2023 Reflections On Progress of Refrens.com

Satpura Jungle, Madhya Pradesh, India. On an early morning drive to see some lions. 24th Dec 2023.

Product:

  1. We grew 3x in terms of Monthly Revenue. 10% MoM compounding. We need 3 times 3x and 2 times 2x to go 100X. But we need a 10X year before that. 
  2. We are an invoicing and accounting app. People love us (and pay) because we handle the complete journey from lead to quotation to invoice to accounting.
  3. We are not a market network, yet, what we originally set out to build. This keeps me mentally occupied. But right now the focus is to grow revenue for what we have.
  4. Consumer product – each customer is not worth enough to call. B2B – Each customer is worth going on a feedback call.
  5. We have paying users from 103 countries. I still don’t know if this is good or not for an early-stage product. We partially designed for this but never optimised for this. Happened to us organically, so yeah, it should be fine. But are we serving them well?
  6. Direction bothers me more than speed, on weekends.
  7. Speed bothers me more on weekdays. I don’t get a clear sight of direction in day-to-day work.
  8. Our target market is large, this helps us make decisions for the long term.
  9. Build essential features first. Add speed. Then fuss over a great design. People don’t notice good design much. Some people notice bad design.
  10. You can only know what is an essential feature if you talk to customers every day. Or live with them. Or you are them.
  11. When you don’t have PMF you tend to go breadth-first and end up having multiple projects that are loosely connected. When you have PMF, you can go depth-first and it is easier to sequence the priority for a PM.

Finance/Revenue:

  1. Some problems can be solved only by adding more people. I should have realized this much earlier. I wanted to solve the revenue problem with tech.
  2. Users pay a significantly higher premium if the product is complete for the JTBD.
  3. There is no bigger fear than that of money running out. Specially once you think you have something meaningful built. I have stopped thinking about negative scenarios for the past few months. We will sail through fine.
  4. Time or opportunity cost rarely bothers me. I am told it should bother me.
  5. Passive income to support a founder’s personal expenses takes active energy. If the family is helping you, it takes energy to manage them.
  6. I have stopped looking at marketing charts on Google Analytics and now look at daily revenue charts. Partly because GA4 broke some of my favourite reports. Partly because there is nothing interesting on Twitter.
  7. Having a pulse of cash flow helps keep my anxiety low. I want to get over with tracking cash flow for 6 months. Hopefully soon.

Team:

  1. Distributed team across Bangalore and Surat (and some WFH) helps keep the costs low. Branding of Bangalore with the cost of Surat. It was initially done because we (Mohit and me) were already in 2 cities when the product took shape. Sometimes it makes me feel that this is slowing us down.
  2. Having a few canons in the team can do wonders.

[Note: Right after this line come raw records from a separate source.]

$ cat src/hdl/mpb_pkg.sv
// Operation
// - Run bit starts/idles; period loads on run rise or load-enabled match/underflow.
// - Duty buffers reach active compares on run rise, or with load and run at match/underflow.
// - Compare above reload value keeps generator output permanently high.
// - Compare 0x0000 holds output low; 0xFFFF holds it high.
// - Debug/programming mode tri-states pins, stops and resets the unit; code resets only control, counter, active period/compares and brakes.
// - Debug halt of processor tri-states outputs until processor runs again.
// - Comparator invert turns duty into off time.
// - Period and duty registers are 16-bit, double buffered.
// - Edge mode counts zero to period, restarts; period is value plus one.
// - Output high while counter at or below duty, low above.
// - Period and edge flags set only when their enables are set.
// - Edge mode: new values apply at next period start when load set.
// - Center mode counts up to period then down to zero.
// - Center mode: new values apply at underflow when load set.
// - Center interrupt at underflow when select is 0, at match when 1.
// - Two detectors: pin plus three comparators; pins pass a digital filter.
// - Detector zero fall sets brake flag zero and lock flag until cleared.
// - Braked pins output brake level, inverted when polarity invert set.
// - Lock holds brake while running; clearing releases at next period.
// - Detector one fall sets flag one; level brake forces while low.
// - Detector one release resumes generator output at next period.
// - Brake detection and forcing act only with detector enable bits.
// - Counter clock is unit clock divided by a configurable prescaler.
package mpb_pkg;
	localparam logic [7:0]  ADDR_CTRL   = 8'h00;
	localparam logic [7:0]  ADDR_PERIOD = 8'h04;
	localparam logic [7:0]  ADDR_DUTY0  = 8'h08;
	localparam logic [7:0]  ADDR_DUTY1  = 8'h0C;
	localparam logic [7:0]  ADDR_DUTY2  = 8'h10;
	localparam logic [7:0]  ADDR_STATUS = 8'h14;
	localparam logic [7:0]  ADDR_EDGEIE = 8'h18;
	localparam logic [7:0]  ADDR_BRAKE  = 8'h1C;
	localparam logic [7:0]  ADDR_PRESC  = 8'h20;
	localparam logic [7:0]  ADDR_COUNT  = 8'h24;
	// Control register fields
	localparam int CTL_CENTER   = 0;
	localparam int CTL_PIE      = 4;
	localparam int CTL_LOAD     = 6;
	localparam int CTL_RUN      = 7;
	localparam int CTL_CSEL     = 8;
	localparam int CTL_INV      = 9;
	localparam int CTL_BK0EN    = 10;
	localparam int CTL_BK1EN    = 11;
	localparam int CTL_FILT_LSB = 20;
	localparam int CTL_LVBK     = 27;
	// Status register fields
	localparam int ST_BRAKE_FLAG_ZERO  = 0;
	localparam int ST_BRAKE_FLAG_ONE  = 1;
	localparam int ST_PIF   = 2;
	localparam int ST_EIF   = 4;
	localparam int ST_LOCK  = 8;
	// Brake register fields: level [5:0], polarity invert [13:8]
	localparam int BRK_POL_LSB = 8;
	localparam logic [31:0] CTRL_RST   = 32'h0000_0000;
	localparam logic [15:0] PERIOD_RST = 16'h0000;
	localparam logic [15:0] CMP_ZERO   = 16'h0000;
	localparam logic [15:0] CMP_FULL   = 16'hFFFF;
	localparam logic [1:0]  RESP_OKAY  = 2'b00;
	localparam logic [1:0]  RESP_SLVERR = 2'b10;
	typedef enum logic [1:0] {MPB_RD_IDLE, MPB_RD_VALID} mpb_rd_t;
endpackage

Helps distribute founders’ workload. Don’t need too many canons though.
  3. Delegate things that don’t directly affect the product. Don’t delegate other stuff until there is a very strong reporting and feedback loop.
  4. Interns bring a different level of energy to the workspace. They are generally the happiest people on the floor. And that is contagious.
  5. People Managers are generally grumpy. We need fewer Managers.
  6. Any freedom that breaks a process for the rest of the team is not freedom. It is a discipline issue that must be addressed immediately. Demand for more Freedom is just less belief in the mission.
  7. Letting people go is fine. They already know that it is coming. Your team knows it earlier. We let go 3 people this year. All in less than 2 months from joining.
  8. One person one job is very difficult in the initial days. Creates too much cost load. In later stages, if one person has multiple meaningful tasks, it is a sign of low skills, either of the worker or the manager.
  9. The larger the vision, the better the people who want to align with you.
  10. Having a dedicated office space improves my communication. We took over the Surat co-working space in November. I can now shout across the corridor or sing to relieve my stress. I cannot think of going back to the older style.
  11. We are 54 people now, including interns. We need to 4X this in the next 12 months.

Ecosystem:

  1. Community events have been really helpful. People go to any extent to help you if they see that you are passionate.
  2. Stories are good. Numbers are better.
  3. Meeting in person and sharing your problems works best to build relations with investors. Current and new. We have 65 investors on capable and about 100 including the ones through syndicate.
  4. After taking investment you are competing with your investor’s other portfolio companies from very different sectors for their attention. If any of their portfolio companies grow faster than you, you will lose attention.
  5. No one likes slow movers. They stop cheering for you if you don’t keep fuelling their excitement.